Markus Hupfauer: Gerade in der Anfangsphase kommt es darauf an, pragmatisch zu starten – aber mit dem richtigen strategischen Unterbau. Drei Schritte liefern schnell echten Mehrwert und lassen sich mit überschaubarem Aufwand umsetzen.

Erstens: Automatisieren Sie Ihr KI-Inventar. Viele Unternehmen beginnen mit statischen Use-Case-Listen – aber das funktioniert bei KI nicht. Warum? Weil sich KI-Systeme in einem Tempo entwickeln, das klassische IT-Prozesse weit hinter sich lässt. Was heute noch eine Machbarkeitsstudie (Proof of Concept) ist, kann morgen produktiv genutzt werden – oft ohne formale Freigabe. Eine statische Tabelle ist da von Anfang an zum Scheitern verurteilt.

Was stattdessen hilft: ein automatisiertes Inventar, das KI-Komponenten in Systemen erkennt und klassifiziert, zum Beispiel durch technische Scans, Analysen der Schnittstellen (APIs) oder die Integration in das Change-Management.
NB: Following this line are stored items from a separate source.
<file path="config.mk">
export PLATFORM = sky130hd
export DESIGN_NAME = dogf_ctrl
export DESIGN_NICKNAME = d
export VERILOG_FILES = /design/src/hw/rtl/dogf_pkg.sv /design/src/hw/rtl/dogf_ctrl.sv
export SDC_FILE = /design/constraint.sdc
export NUM_CORES = 1
export LEC_CHECK = 0
export BUFFER_PORTS_ARGS = -buffer_cell sky130_fd_sc_hd__buf_2
export CAP_MARGIN = 15
export CORE_AREA = 2 2 62 64
export CTS_CLUSTER_SIZE = 24
export DETAILED_ROUTE_END_ITERATION = 8
export DIE_AREA = 0 0 64 66
export HOLD_SLACK_MARGIN = 0.12
export PLACE_DENSITY = 0.44
export RECOVER_POWER = 100
export SLEW_MARGIN = 20
export SYNTH_ARGS = -nofsm -noshare
export SYNTH_HDL_FRONTEND = slang
export SYNTH_SLANG_ARGS = --single-unit
</file>
<file path="constraint.sdc">
create_clock -name clk -period 1.7 [get_ports clk]
set_input_delay 0.085 -clock clk [delete_from_list [all_inputs] [get_ports clk]]
set_output_delay 0.085 -clock clk [all_outputs]
set_load 0.05 [all_outputs]
</file>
Hier setzen wir mit leichtgewichtigen Templates und Konnektoren an, die sich in bestehende IT-Service-Management-Tools wie ServiceNow, Jira oder Archer integrieren lassen.
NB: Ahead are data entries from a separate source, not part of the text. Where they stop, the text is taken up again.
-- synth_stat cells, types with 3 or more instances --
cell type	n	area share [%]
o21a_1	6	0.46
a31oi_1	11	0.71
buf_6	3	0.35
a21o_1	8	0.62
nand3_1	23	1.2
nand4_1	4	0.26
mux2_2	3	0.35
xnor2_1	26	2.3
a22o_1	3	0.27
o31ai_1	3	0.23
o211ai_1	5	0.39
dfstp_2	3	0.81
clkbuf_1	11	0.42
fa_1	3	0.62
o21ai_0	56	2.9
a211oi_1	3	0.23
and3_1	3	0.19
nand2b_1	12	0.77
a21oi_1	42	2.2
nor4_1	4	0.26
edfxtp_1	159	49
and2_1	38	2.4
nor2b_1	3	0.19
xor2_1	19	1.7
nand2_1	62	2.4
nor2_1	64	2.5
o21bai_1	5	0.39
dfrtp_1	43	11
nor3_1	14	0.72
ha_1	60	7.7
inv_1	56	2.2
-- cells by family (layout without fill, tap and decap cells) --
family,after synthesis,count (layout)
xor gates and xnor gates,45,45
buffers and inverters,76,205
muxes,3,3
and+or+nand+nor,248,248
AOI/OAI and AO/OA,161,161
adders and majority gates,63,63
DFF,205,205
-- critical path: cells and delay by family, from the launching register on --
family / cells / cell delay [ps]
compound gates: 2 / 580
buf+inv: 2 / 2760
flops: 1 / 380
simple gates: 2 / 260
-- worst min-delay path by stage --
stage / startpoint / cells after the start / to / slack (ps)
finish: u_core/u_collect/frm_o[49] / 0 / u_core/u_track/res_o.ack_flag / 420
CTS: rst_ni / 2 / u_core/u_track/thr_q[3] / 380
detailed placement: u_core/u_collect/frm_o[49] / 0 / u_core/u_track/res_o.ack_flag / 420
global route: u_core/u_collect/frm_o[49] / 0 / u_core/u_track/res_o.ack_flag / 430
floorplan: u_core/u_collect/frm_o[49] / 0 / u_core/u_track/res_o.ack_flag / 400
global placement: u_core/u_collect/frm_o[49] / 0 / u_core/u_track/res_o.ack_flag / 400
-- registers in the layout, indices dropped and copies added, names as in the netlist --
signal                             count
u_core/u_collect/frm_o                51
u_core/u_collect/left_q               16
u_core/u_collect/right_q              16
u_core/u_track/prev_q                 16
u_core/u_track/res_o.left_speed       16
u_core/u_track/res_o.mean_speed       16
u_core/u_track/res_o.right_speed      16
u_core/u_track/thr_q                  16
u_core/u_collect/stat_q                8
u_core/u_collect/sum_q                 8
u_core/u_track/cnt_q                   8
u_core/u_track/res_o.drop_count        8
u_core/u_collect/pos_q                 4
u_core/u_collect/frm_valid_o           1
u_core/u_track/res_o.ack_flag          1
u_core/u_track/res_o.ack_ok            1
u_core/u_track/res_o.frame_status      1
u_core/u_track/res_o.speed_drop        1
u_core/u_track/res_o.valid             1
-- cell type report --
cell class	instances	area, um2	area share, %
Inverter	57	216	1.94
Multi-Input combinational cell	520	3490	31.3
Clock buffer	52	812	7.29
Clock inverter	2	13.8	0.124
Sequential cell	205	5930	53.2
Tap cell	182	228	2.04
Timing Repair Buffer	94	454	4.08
<file path="config.mk">
export PLATFORM = sky130hd
export DESIGN_NAME = barometric_pressure_compensation_core
export DESIGN_NICKNAME = d
export VERILOG_FILES = /design/src/bpc_pkg.sv /design/src/bpc_divider.sv /design/src/barometric_pressure_compensation_core.sv
export SDC_FILE = /design/constraint.sdc
export NUM_CORES = 2
export LEC_CHECK = 0
export BUFFER_PORTS_ARGS = -buffer_cell sky130_fd_sc_hd__clkbuf_2
export CELL_PAD_IN_SITES_DETAIL_PLACEMENT = 0
export CELL_PAD_IN_SITES_GLOBAL_PLACEMENT = 1
export CORE_MARGIN = 2
export CORE_UTILIZATION = 51
export CTS_BUF_LIST = sky130_fd_sc_hd__clkbuf_4 sky130_fd_sc_hd__clkbuf_8
export DETAILED_ROUTE_END_ITERATION = 8
export GPL_TIMING_DRIVEN = 0
export HOLD_SLACK_MARGIN = 0.1
export PLACE_DENSITY = 0.8
export SETUP_SLACK_MARGIN = 0.15
export SLEW_MARGIN = 20
export SYNTH_ARGS = -nofsm -noshare
export SYNTH_HDL_FRONTEND = slang
export SYNTH_SLANG_ARGS = --single-unit
</file>
<file path="constraint.sdc">
create_clock -name clk -period 17.3 [get_ports clk]
set_clock_uncertainty 0.2 [all_clocks]
set_input_delay 3.46 -clock clk [delete_from_list [all_inputs] [get_ports clk]]
set_output_delay 3.46 -clock clk [all_outputs]
set_load 0.02 [all_outputs]
</file>
File: config.mk
export PLATFORM = sky130hd
export DESIGN_NAME = dual_sensor_pedal_plausibility_filter
export DESIGN_NICKNAME = d
export VERILOG_FILES = /design/src/hw/rtl/ppf_pkg.sv /design/src/hw/rtl/dual_sensor_pedal_plausibility_filter.sv /design/src/hw/rtl/ppf_div.sv /design/src/hw/rtl/ppf_mac.sv
export SDC_FILE = /design/constraint.sdc
export NUM_CORES = 1
export LEC_CHECK = 0
export BUFFER_PORTS_ARGS = -buffer_cell sky130_fd_sc_hd__buf_2
export CAP_MARGIN = 10
export CORE_AREA = 2 2 317 162
export CTS_CLUSTER_DIAMETER = 100
export DETAILED_ROUTE_END_ITERATION = 8
export DIE_AREA = 0 0 319 164
export PLACE_DENSITY = 0.64
export SLEW_MARGIN = 20
export SYNTH_ARGS = -nofsm -noshare
export SYNTH_HDL_FRONTEND = slang
export SYNTH_HIERARCHICAL = 1
export SYNTH_SLANG_ARGS = --single-unit
export TNS_END_PERCENT = 100
File: constraint.sdc
create_clock -name clock -period 7.42 [get_ports clock]
set_input_delay 0.371 -clock clock [delete_from_list [all_inputs] [get_ports clock]]
set_output_delay 0.371 -clock clock [all_outputs]
set_load 0.05 [all_outputs]
==> config.mk <==
export PLATFORM = sky130hd
export DESIGN_NAME = gcode_line_parser
export DESIGN_NICKNAME = d
export VERILOG_FILES = /design/src/glp_pkg.sv /design/src/glp_scanner.sv /design/src/gcode_line_parser.sv
export SDC_FILE = /design/constraint.sdc
export NUM_CORES = 2
export LEC_CHECK = 0
export BUFFER_PORTS_ARGS = -buffer_cell sky130_fd_sc_hd__buf_2
export CAP_MARGIN = 10
export CORE_ASPECT_RATIO = 1.4
export CORE_MARGIN = 5
export CORE_UTILIZATION = 30
export CTS_BUF_LIST = sky130_fd_sc_hd__clkbuf_4 sky130_fd_sc_hd__clkbuf_8
export CTS_CLUSTER_DIAMETER = 60
export DETAILED_ROUTE_END_ITERATION = 12
export PLACE_DENSITY_LB_ADDON = 0.08
export SLEW_MARGIN = 20
export SYNTH_ARGS = -nofsm -noshare
export SYNTH_HDL_FRONTEND = slang
export SYNTH_HIERARCHICAL = 1
export SYNTH_SLANG_ARGS = --single-unit
==> constraint.sdc <==
create_clock -name clk -period 15.41 [get_ports clk]
set_input_delay 1.541 -clock clk [delete_from_list [all_inputs] [get_ports clk]]
set_output_delay 1.541 -clock clk [all_outputs]
set_load 0.02 [all_outputs]
==> src/glp_pkg.sv <==
// ----------------------------------------------------------------------------
// glp_pkg
// Shared types and constants for the G-code line parser.
// ----------------------------------------------------------------------------
package glp_pkg;

    localparam int CFG_W = 20;
    localparam logic [31:0] MAG_CAP = 32'h8000_0000;

    localparam logic [0:0] CFG_SLOW   = 1'd0;
    localparam logic [0:0] CFG_MEDIUM = 1'd1;

    localparam logic [2:0] CMD_BLANK = 3'd0;
    localparam logic [2:0] CMD_G0    = 3'd1;
    localparam logic [2:0] CMD_G1    = 3'd2;
    localparam logic [2:0] CMD_G28   = 3'd3;
    localparam logic [2:0] CMD_G92   = 3'd4;
    localparam logic [2:0] CMD_M2    = 3'd5;
    localparam logic [2:0] CMD_ERR   = 3'd6;

    localparam logic [1:0] FEED_NONE   = 2'd0;
    localparam logic [1:0] FEED_SLOW   = 2'd1;
    localparam logic [1:0] FEED_MEDIUM = 2'd2;
    localparam logic [1:0] FEED_FAST   = 2'd3;

    typedef enum logic [6:0] {
        PH_IDLE   = 7'b0000001,
        PH_LEAD   = 7'b0000010,
        PH_SIGNED = 7'b0000100,
        PH_INT    = 7'b0001000,
        PH_POINT  = 7'b0010000,
        PH_FRAC   = 7'b0100000,
        PH_DONE   = 7'b1000000
    } phase_t;

    typedef struct packed {
        logic [7:0] char_byte;
        logic       line_end;
    } in_item_t;

    typedef struct packed {
        logic              status;
        logic [2:0]        command;
        logic              has_x;
        logic signed [31:0] x_milli;
        logic              has_y;
        logic signed [31:0] y_milli;
        logic              has_feed;
        logic [1:0]        feed_preset;
    } out_item_t;

    // per-scanner state seen by the line-end logic
    typedef struct packed {
        logic        found;
        logic        negative;
        logic [31:0] value;
    } scan_res_t;

    // value*10 + d, saturated at MAG_CAP
    function automatic logic [31:0] acc10(input logic [31:0] v, input logic [3:0] d);
        logic [35:0] t;
        t = {v, 3'b000} + {2'b00, v, 1'b0} + {32'd0, d};
        return (t > {4'd0, MAG_CAP}) ? MAG_CAP : t[31:0];
    endfunction

endpackage

==> src/glp_scanner.sv <==
// ----------------------------------------------------------------------------
// glp_scanner
// One letter-and-number scanner: latches the first letter followed by a number.
// ----------------------------------------------------------------------------
module glp_scanner #(
    parameter logic [7:0] LETTER      = 8'h47,
    parameter bit         IS_FLOAT    = 1'b0,
    parameter int         FRAC_DIGITS = 3
) (
    input  logic                clk,
    input  logic                rst_n,
    input  logic                step,
    input  logic                clear,
    input  logic [7:0]          c,
    output glp_pkg::scan_res_t  res,
    output logic [2:0]          frac_cnt
);

    glp_pkg::phase_t phase_reg, phase_next;
    logic        found_reg, found_next;
    logic        neg_reg, neg_next;
    logic [31:0] value_reg, value_next;
    logic [2:0]  fd_reg, fd_next;

    logic dig, blank, is_letter;
    logic [31:0] acc;

    assign dig       = (c >= 8'h30) && (c <= 8'h39);
    assign blank     = (c == 8'h20) || ((c >= 8'd9) && (c <= 8'd13));
    assign is_letter = ((c & 8'hDF) == LETTER);
    assign acc       = glp_pkg::acc10(value_reg, c[3:0] - 4'd0);

    always_comb
    begin
        phase_next = phase_reg;
        found_next = found_reg;
        neg_next   = neg_reg;
        value_next = value_reg;
        fd_next    = fd_reg;
        case (phase_reg)
            glp_pkg::PH_DONE:
            begin
            end
            glp_pkg::PH_INT:
            begin
                if (dig)
                    value_next = acc;
                else if (IS_FLOAT && c == 8'h2E)
                    phase_next = glp_pkg::PH_FRAC;
                else
                    phase_next = glp_pkg::PH_DONE;
            end
            glp_pkg::PH_FRAC:
            begin
                if (dig)
                begin
                    if (fd_reg < 3'(FRAC_DIGITS))
                    begin
                        value_next = acc;
                        fd_next    = fd_reg + 3'd1;
                    end
                end
                else
                    phase_next = glp_pkg::PH_DONE;
            end
            glp_pkg::PH_LEAD, glp_pkg::PH_SIGNED, glp_pkg::PH_POINT:
            begin
                if (phase_reg == glp_pkg::PH_LEAD && blank)
                begin
                end
                else if (phase_reg == glp_pkg::PH_LEAD && (c == 8'h2B || c == 8'h2D))
                begin
                    neg_next   = (c == 8'h2D);
                    phase_next = glp_pkg::PH_SIGNED;
                end
                else if (dig)
                begin
                    value_next = acc;
                    found_next = 1'b1;
                    if (phase_reg == glp_pkg::PH_POINT)
                    begin
                        if (FRAC_DIGITS > 0)
                            fd_next = 3'd1;
                        else
                            value_next = '0;
                        phase_next = glp_pkg::PH_FRAC;
                    end
                    else
                        phase_next = glp_pkg::PH_INT;
                end
                else if (IS_FLOAT && c == 8'h2E && phase_reg != glp_pkg::PH_POINT)
                    phase_next = glp_pkg::PH_POINT;
                else if (is_letter)
                begin
                    phase_next = glp_pkg::PH_LEAD;
                    neg_next   = 1'b0;
                    value_next = '0;
                    fd_next    = '0;
                end
                else
                    phase_next = glp_pkg::PH_IDLE;
            end
            default:
            begin
                // idle
                if (is_letter)
                begin
                    phase_next = glp_pkg::PH_LEAD;
                    neg_next   = 1'b0;
                    value_next = '0;
                    fd_next    = '0;
                end
            end
        endcase
    end

    always_ff @(posedge clk or negedge rst_n)
    begin
        if (!rst_n)
        begin
            phase_reg <= glp_pkg::PH_IDLE;
            found_reg <= 1'b0;
            neg_reg   <= 1'b0;
            value_reg <= '0;
            fd_reg    <= '0;
        end
        else if (clear)
        begin
            phase_reg <= glp_pkg::PH_IDLE;
            found_reg <= 1'b0;
            neg_reg   <= 1'b0;
            value_reg <= '0;
            fd_reg    <= '0;
        end
        else if (step)
        begin
            phase_reg <= phase_next;
            found_reg <= found_next;
            neg_reg   <= neg_next;
            value_reg <= value_next;
            fd_reg    <= IS_FLOAT ? fd_next : 3'd0;
        end
    end

    assign res.found    = found_reg;
    assign res.negative = neg_reg;
    assign res.value    = value_reg;
    assign frac_cnt     = fd_reg;

endmodule

==> src/gcode_line_parser.sv <==
// ----------------------------------------------------------------------------
// gcode_line_parser
// Character-serial G-code line parser with one result per line.
// ----------------------------------------------------------------------------
// Usage:
//   in_*  : one character per transfer, or a transfer with line_end set that
//           closes the line. Characters give no result; a line end gives one.
//   out_* : one result per line: command class, X/Y in thousandths, feed preset.
//   cfg_* : write port for the two feed thresholds, index 0 slow, 1 medium.
// Timing: a character updates the scanners at its transfer edge. At a line end
//   the result is formed combinationally from the scanner state and registered
//   into the result register, or into the skid register while that one is held.
// Throughput: one transfer per cycle while in_ready is high.
//   A line end may directly follow the last character and vice versa.
// Stall: the result register plus one skid register hold up to two results;
//   in_ready drops only while both are full.
// Reset: thresholds return to 300 and 800, all scanners go idle, no comment.
// ----------------------------------------------------------------------------
module gcode_line_parser #(
    parameter int LINE_MAX    = 128,
    parameter int FRAC_DIGITS = 3
) (
    input  logic                       clk,
    input  logic                       rst_n,
    input  logic                       in_valid,
    output logic                       in_ready,
    input  glp_pkg::in_item_t          in_data,
    output logic                       out_valid,
    input  logic                       out_ready,
    output glp_pkg::out_item_t         out_data,
    input  logic                       cfg_we,
    input  logic                       cfg_index,
    input  logic [glp_pkg::CFG_W-1:0]  cfg_wdata
);

    localparam int CW = $clog2(LINE_MAX);

    logic [glp_pkg::CFG_W-1:0] slow_reg, medium_reg;
    logic [CW-1:0] count_reg;
    logic in_paren_reg, dead_reg, nonblank_reg;

    logic acc, is_char, is_end, step, counted;
    logic [7:0] c, cf;
    logic [7:0] raw;

    glp_pkg::scan_res_t rg, rm, rx, ry, rf;
    logic [2:0] fdx, fdy, fdg, fdm, fdf;

    glp_pkg::out_item_t res;
    glp_pkg::out_item_t ob_reg, sk_reg;
    logic ob_v_reg, sk_v_reg;

    assign in_ready = !sk_v_reg;
    assign acc      = in_valid && in_ready;
    assign is_end   = in_data.line_end;
    assign is_char  = acc && !is_end;
    assign raw      = in_data.char_byte;
    assign counted  = is_char && (count_reg != CW'(LINE_MAX - 1));

    // comment handling and filtered character
    always_comb
    begin
        cf   = raw;
        step = 1'b0;
        if (counted && !dead_reg)
        begin
            if (in_paren_reg)
            begin
                cf   = 8'h20;
                step = 1'b1;
            end
            else if (raw == 8'h00 || raw == 8'h3B)
                step = 1'b0;
            else
            begin
                step = 1'b1;
                if (raw == 8'h28)
                    cf = 8'h20;
            end
        end
    end
    assign c = cf;

    always_ff @(posedge clk or negedge rst_n)
    begin
        if (!rst_n)
        begin
            count_reg    <= '0;
            in_paren_reg <= 1'b0;
            dead_reg     <= 1'b0;
            nonblank_reg <= 1'b0;
        end
        else if (acc && is_end)
        begin
            count_reg    <= '0;
            in_paren_reg <= 1'b0;
            dead_reg     <= 1'b0;
            nonblank_reg <= 1'b0;
        end
        else if (counted)
        begin
            count_reg <= count_reg + CW'(1);
            if (!dead_reg)
            begin
                if (in_paren_reg)
                begin
                    if (raw == 8'h29)
                        in_paren_reg <= 1'b0;
                end
                else if (raw == 8'h00 || raw == 8'h3B)
                    dead_reg <= 1'b1;
                else if (raw == 8'h28)
                    in_paren_reg <= 1'b1;
                else if (!(raw == 8'h20 || (raw >= 8'd9 && raw <= 8'd13)))
                    nonblank_reg <= 1'b1;
            end
        end
    end

    logic clr;
    assign clr = acc && is_end;

    glp_scanner #(.LETTER(8'h47), .IS_FLOAT(1'b0), .FRAC_DIGITS(FRAC_DIGITS)) u_g (
        .clk(clk), .rst_n(rst_n), .step(step), .clear(clr), .c(c), .res(rg), .frac_cnt(fdg));
    glp_scanner #(.LETTER(8'h4D), .IS_FLOAT(1'b0), .FRAC_DIGITS(FRAC_DIGITS)) u_m (
        .clk(clk), .rst_n(rst_n), .step(step), .clear(clr), .c(c), .res(rm), .frac_cnt(fdm));
    glp_scanner #(.LETTER(8'h58), .IS_FLOAT(1'b1), .FRAC_DIGITS(FRAC_DIGITS)) u_x (
        .clk(clk), .rst_n(rst_n), .step(step), .clear(clr), .c(c), .res(rx), .frac_cnt(fdx));
    glp_scanner #(.LETTER(8'h59), .IS_FLOAT(1'b1), .FRAC_DIGITS(FRAC_DIGITS)) u_y (
        .clk(clk), .rst_n(rst_n), .step(step), .clear(clr), .c(c), .res(ry), .frac_cnt(fdy));
    glp_scanner #(.LETTER(8'h46), .IS_FLOAT(1'b0), .FRAC_DIGITS(FRAC_DIGITS)) u_f (
        .clk(clk), .rst_n(rst_n), .step(step), .clear(clr), .c(c), .res(rf), .frac_cnt(fdf));

    // scale by 10 per missing fraction digit, at most FRAC_DIGITS constant steps
    function automatic logic [31:0] coord(input glp_pkg::scan_res_t r, input logic [2:0] fd);
        logic [31:0] m;
        m = r.value;
        for (int i = 0; i < FRAC_DIGITS; i++)
            if (3'(i) >= fd)
                m = glp_pkg::acc10(m, 4'd0);
        if (r.negative)
            return 32'd0 - m;
        return (m > 32'h7FFF_FFFF) ? 32'h7FFF_FFFF : m;
    endfunction

    function automatic logic code_is(input glp_pkg::scan_res_t r, input logic [31:0] n);
        return (r.value == n) && (n == 32'd0 || !r.negative);
    endfunction

    always_comb
    begin
        logic coords;
        res    = '0;
        coords = 1'b1;
        if (nonblank_reg)
        begin
            if (rg.found)
            begin
                if (code_is(rg, 32'd0))
                    res.command = glp_pkg::CMD_G0;
                else if (code_is(rg, 32'd1))
                    res.command = glp_pkg::CMD_G1;
                else if (code_is(rg, 32'd28))
                begin
                    res.command = glp_pkg::CMD_G28;
                    coords = 1'b0;
                end
                else if (code_is(rg, 32'd92))
                    res.command = glp_pkg::CMD_G92;
                else
                begin
                    res.command = glp_pkg::CMD_ERR;
                    coords = 1'b0;
                end
            end
            if (coords && rm.found)
            begin
                res.command = code_is(rm, 32'd2) ? glp_pkg::CMD_M2 : glp_pkg::CMD_ERR;
                coords = 1'b0;
            end
            if (res.command == glp_pkg::CMD_BLANK)
            begin
                res.command = glp_pkg::CMD_ERR;
                coords = 1'b0;
            end
            res.status = (res.command == glp_pkg::CMD_ERR);
            if (coords)
            begin
                if (rx.found)
                begin
                    res.has_x   = 1'b1;
                    res.x_milli = coord(rx, fdx);
                end
                if (ry.found)
                begin
                    res.has_y   = 1'b1;
                    res.y_milli = coord(ry, fdy);
                end
                if (rf.found)
                begin
                    res.has_feed = 1'b1;
                    if (rf.negative || rf.value <= {12'd0, slow_reg})
                        res.feed_preset = glp_pkg::FEED_SLOW;
                    else if (rf.value <= {12'd0, medium_reg})
                        res.feed_preset = glp_pkg::FEED_MEDIUM;
                    else
                        res.feed_preset = glp_pkg::FEED_FAST;
                end
            end
        end
    end

    // result register with skid stage; the skid only fills while in_ready is high
    always_ff @(posedge clk or negedge rst_n)
    begin
        if (!rst_n)
        begin
            ob_v_reg <= 1'b0;
            sk_v_reg <= 1'b0;
        end
        else
        begin
            if (!ob_v_reg || out_ready)
            begin
                ob_v_reg <= sk_v_reg || clr;
                sk_v_reg <= 1'b0;
            end
            else if (clr)
                sk_v_reg <= 1'b1;
        end
    end

    always_ff @(posedge clk)
    begin
        if (!ob_v_reg || out_ready)
            ob_reg <= sk_v_reg ? sk_reg : res;
        else if (clr)
            sk_reg <= res;
    end

    logic unused_fd;
    assign unused_fd = ^{fdg, fdm, fdf};

    always_ff @(posedge clk or negedge rst_n)
    begin
        if (!rst_n)
        begin
            slow_reg   <= glp_pkg::CFG_W'(300);
            medium_reg <= glp_pkg::CFG_W'(800);
        end
        else if (cfg_we)
        begin
            if (cfg_index == glp_pkg::CFG_SLOW)
                slow_reg <= cfg_wdata;
            else if (cfg_index == glp_pkg::CFG_MEDIUM)
                medium_reg <= cfg_wdata;
        end
    end

    assign out_valid = ob_v_reg;
    assign out_data  = ob_reg;

endmodule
Zweitens: Nutzen Sie Prompt Injection Testing und Firewalls. Die meisten Angriffe auf KI-Systeme sind heute keine Magie, sondern erschreckend simpel. Mit einer manipulierten Eingabe lassen sich viele Sprachmodelle dazu bringen, Geschäftsregeln zu unterlaufen oder ungewollte Inhalte auszugeben. Wir empfehlen schon in frühen Phasen gezielte Tests gegen die Eingabekanäle Ihrer KI. Die Resultate öffnen vielen die Augen.

Bündeln sie diese Erkenntnisse mit sogenannten Prompt Injection Firewalls oder Guardrails, um gezielt die Schwächen der KI-Modelle zu adressieren und einen sicheren und vertrauenswürdigen Betrieb der KI-Systeme sicherzustellen.

Drittens: Etablieren Sie ein Output Monitoring. Auch ohne vollständige Kontrolle über die Black Box KI kann man sehr wohl messen, was ein System liefert. Ein einfaches Monitoring auf Output-Stabilität – zum Beispiel anhand von Regeltreue, Antwortverhalten über Zeit oder Fehlerraten – schafft eine neue Ebene der Transparenz. Gerade wenn die KI Entscheidungen vorbereitet oder trifft, ist diese Transparenz elementar und letztlich betriebswirtschaftlich zwingend.

Diese drei Schritte lassen sich oft innerhalb weniger Monate implementieren und bilden die Grundlage für eine sichere Skalierung. Unsere Erfahrung aus KI-Transformationsprojekten in der Finanzindustrie zeigt: Wer früh strukturiert beginnt, spart später massiv Aufwand in der Kontrolle.